Umwelt - Denken und Handeln zwei Paar Stiefel

Mit dem SUV zum "nachhaltig biologischen" Einkauf

Die deutschen Verbraucher räumen dem Faktor Nachhaltigkeit zunehmend größere Bedeutung bei ihren Kaufentscheidungen ein – annähernd 70 Prozent ist das nachhaltige Image eines Herstellers sehr wichtig oder wichtig. Am häufigsten greifen Verbraucher bei Lebensmitteln zu nachhaltigen Produkten: Zwölf Prozent tun dies laut eigener Aussage immer, 38 Prozent häufig und 28 Prozent regelmäßig.

 

Bei einem Thema aber schweigt das ökologische Gewissen offensichtlich noch weitgehend, nämlich beim „liebsten Kind“, dem Auto. Ganze vier Prozent achten beim Autokauf immer auf Nachhaltigkeit, zehn Prozent häufig und 14 Prozent regelmäßig.

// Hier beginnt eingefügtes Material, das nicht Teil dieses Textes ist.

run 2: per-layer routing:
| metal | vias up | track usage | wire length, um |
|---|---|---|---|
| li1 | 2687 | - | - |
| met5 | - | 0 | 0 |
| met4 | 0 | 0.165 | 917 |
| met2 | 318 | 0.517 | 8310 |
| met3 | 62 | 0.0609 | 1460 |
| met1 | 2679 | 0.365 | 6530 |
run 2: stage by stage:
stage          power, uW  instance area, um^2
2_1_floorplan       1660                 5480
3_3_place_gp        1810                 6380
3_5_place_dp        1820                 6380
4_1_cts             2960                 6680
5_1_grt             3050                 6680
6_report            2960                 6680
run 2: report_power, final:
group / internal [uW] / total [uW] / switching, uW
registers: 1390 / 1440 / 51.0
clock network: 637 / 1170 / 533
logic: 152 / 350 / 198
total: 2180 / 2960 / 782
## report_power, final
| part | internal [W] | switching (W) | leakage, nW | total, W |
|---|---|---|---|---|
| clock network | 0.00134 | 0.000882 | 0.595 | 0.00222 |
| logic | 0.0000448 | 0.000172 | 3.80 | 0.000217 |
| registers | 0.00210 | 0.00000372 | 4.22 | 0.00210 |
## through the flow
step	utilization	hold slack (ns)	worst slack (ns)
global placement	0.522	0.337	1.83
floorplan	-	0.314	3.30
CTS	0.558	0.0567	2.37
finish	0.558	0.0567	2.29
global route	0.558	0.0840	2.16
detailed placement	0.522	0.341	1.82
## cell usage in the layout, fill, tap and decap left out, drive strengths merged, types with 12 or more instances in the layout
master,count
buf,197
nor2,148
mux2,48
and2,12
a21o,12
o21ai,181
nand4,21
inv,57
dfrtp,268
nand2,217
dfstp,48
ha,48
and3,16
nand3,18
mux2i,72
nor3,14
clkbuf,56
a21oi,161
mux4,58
[config.mk]
export PLATFORM = sky130hd
export DESIGN_NAME = strap_config_latch
export DESIGN_NICKNAME = d
export VERILOG_FILES = /design/src/strap_config_pkg.sv /design/src/strap_config_latch.sv /design/src/hard_strap_decode.sv
export VERILOG_INCLUDE_DIRS = /design/src
export SDC_FILE = /design/constraint.sdc
export NUM_CORES = 1
export LEC_CHECK = 0
export ABC_AREA = 1
export BUFFER_PORTS_ARGS = -buffer_cell sky130_fd_sc_hd__buf_2
export CELL_PAD_IN_SITES_DETAIL_PLACEMENT = 2
export CELL_PAD_IN_SITES_GLOBAL_PLACEMENT = 2
export CORE_MARGIN = 10
export CORE_UTILIZATION = 19
export DETAILED_ROUTE_END_ITERATION = 8
export GPL_TIMING_DRIVEN = 1
export PLACE_DENSITY = 0.86
export REMOVE_ABC_BUFFERS = 1
export SLEW_MARGIN = 5
export SYNTH_ARGS = -nofsm -noshare
export SYNTH_HDL_FRONTEND = slang
export SYNTH_HIERARCHICAL = 1
export SYNTH_SLANG_ARGS = --single-unit
[constraint.sdc]
create_clock -name core_clk -period 1.4 [get_ports core_clk]
set_input_delay 0.28 -clock core_clk [delete_from_list [all_inputs] [get_ports core_clk]]
set_output_delay 0.28 -clock core_clk [all_outputs]
set_load 0.01 [all_outputs]
$ cat config.mk
export PLATFORM = sky130hd
export DESIGN_NAME = fc_flash_host
export DESIGN_NICKNAME = d
export VERILOG_FILES = /design/src/fc_pkg.sv /design/src/fc_flash_host.sv
export VERILOG_INCLUDE_DIRS = /design/src
export SDC_FILE = /design/constraint.sdc
export NUM_CORES = 1
export LEC_CHECK = 0
export BUFFER_PORTS_ARGS = -buffer_cell sky130_fd_sc_hd__buf_2
export CAP_MARGIN = 25
export CORE_ASPECT_RATIO = 1.25
export CORE_MARGIN = 2
export CORE_UTILIZATION = 38
export DETAILED_ROUTE_END_ITERATION = 8
export GPL_ROUTABILITY_DRIVEN = 1
export PLACE_DENSITY = 0.71
export SKIP_LAST_GASP = 1
export SLEW_MARGIN = 20
export SYNTH_ARGS = -nofsm -noshare
export SYNTH_HDL_FRONTEND = slang
export SYNTH_SLANG_ARGS = --single-unit
$ cat constraint.sdc
create_clock -name clk_sys -period 2.4 [get_ports clk_sys]
set_clock_uncertainty 0.05 [all_clocks]
set_input_delay 0.12 -clock clk_sys [delete_from_list [all_inputs] [get_ports clk_sys]]
set_output_delay 0.12 -clock clk_sys [all_outputs]
set_load 0.01 [all_outputs]
### config.mk
export PLATFORM = sky130hd
export DESIGN_NAME = wie_device_flat
export DESIGN_NICKNAME = d
export VERILOG_FILES = /design/src/common/wie_pkg.sv /design/src/common/wie_link_if.sv /design/src/hdl/wie_fifo.sv /design/src/hdl/wie_device.sv /design/src/flat_wrapper.sv
export SDC_FILE = /design/constraint.sdc
export NUM_CORES = 1
export LEC_CHECK = 0
export BUFFER_PORTS_ARGS = -buffer_cell sky130_fd_sc_hd__buf_2
export CORE_UTILIZATION = 55
export CTS_CLUSTER_DIAMETER = 200
export CTS_CLUSTER_SIZE = 40
export DETAILED_ROUTE_END_ITERATION = 16
export PLACE_DENSITY_LB_ADDON = 0.25
export SLEW_MARGIN = 15
export SYNTH_ARGS = -nofsm -noshare
export SYNTH_HDL_FRONTEND = slang
export SYNTH_HIERARCHICAL = 1
export SYNTH_SLANG_ARGS = --single-unit
### constraint.sdc
create_clock -name ref_clk -period 2.84 [get_ports ref_clk]
set_input_delay 0.284 -clock ref_clk [delete_from_list [all_inputs] [get_ports ref_clk]]
set_output_delay 0.284 -clock ref_clk [all_outputs]
set_load 0.05 [all_outputs]
===== src/pkg/pth_irq_pkg.sv =====
// Purpose: constants for the pressure threshold interrupt configuration block
// Assumes: Avalon-MM slave, 32-bit data, byte addresses, one aligned word per register
// Notes: register fields sit in the low byte, upper bits read as zero
package pth_irq_pkg;

  // ----------------------------------------------------------------
  // bus and event field widths
  // ----------------------------------------------------------------
  localparam int ADDR_W = 8;
  localparam int DATA_W = 32;
  localparam int BE_W = 4;
  localparam int EVT_W = 2;

  // ----------------------------------------------------------------
  // register byte offsets
  // ----------------------------------------------------------------
  localparam logic [ADDR_W-1:0] CFG_OFFS = 8'h00;
  localparam logic [ADDR_W-1:0] SOURCE_OFFS = 8'h24;
  localparam logic [ADDR_W-1:0] STATUS_OFFS = 8'h28;
  localparam logic [ADDR_W-1:0] CLEAR_OFFS = 8'h2C;
  localparam logic [ADDR_W-1:0] ENABLE_OFFS = 8'h30;

  // ----------------------------------------------------------------
  // configuration register fields
  // ----------------------------------------------------------------
  localparam int HIGH_EN_BIT = 0;
  localparam int LOW_EN_BIT = 1;
  localparam int LATCH_BIT = 2;
  localparam int GLOBAL_EN_BIT = 3;
  localparam int BASE_RST_BIT = 4;
  localparam int BASE_EN_BIT = 5;
  localparam int CFG_W = 6;
  localparam logic [CFG_W-1:0] CFG_RST = 6'h00;
  localparam logic [CFG_W-1:0] CFG_WMASK = 6'h3F;

  // ----------------------------------------------------------------
  // source, status, clear and enable fields
  // ----------------------------------------------------------------
  localparam int EVT_HIGH_BIT = 0;
  localparam int EVT_LOW_BIT = 1;
  localparam int SRC_ACTIVE_BIT = 2;
  localparam int SRC_W = 3;
  localparam logic [EVT_W-1:0] EVT_RST = 2'h0;
  localparam logic [SRC_W-1:0] SRC_RST = 3'h0;

  // ----------------------------------------------------------------
  // bus answer values
  // ----------------------------------------------------------------
  localparam logic [DATA_W-1:0] RDATA_ZERO = 32'h0000_0000;

endpackage : pth_irq_pkg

Satte 40 Prozent interessiert hier die Nachhaltigkeit gar nicht. Wenn es um das eigene Verhalten geht, ist den Deutschen offensichtlich Nachhaltigkeit beim Ener-gieverbrauch besonders wichtig (84 Prozent) gefolgt von der Ernährung (70 Prozent) und der Mobilität im Alltag (65 Prozent). Eher Fünfe gerade lässt man aber bei der Kleidung (33 Prozent), der Sport- und Freizeitgestaltung (37 Prozent) sowie beim Thema Reisen und Urlaub (46 Prozent).

Dies sind Ergebnisse der Kompaktstudie „Nachhaltigkeit im Alltag“, für die die Strategieberatung ADVYCE mehr als 200 Menschen in Deutschland persönlich befragt hat.

 

Eine neue Studie verrät, dass zwischen Reden und Handeln ein riesiger Unterschied ist.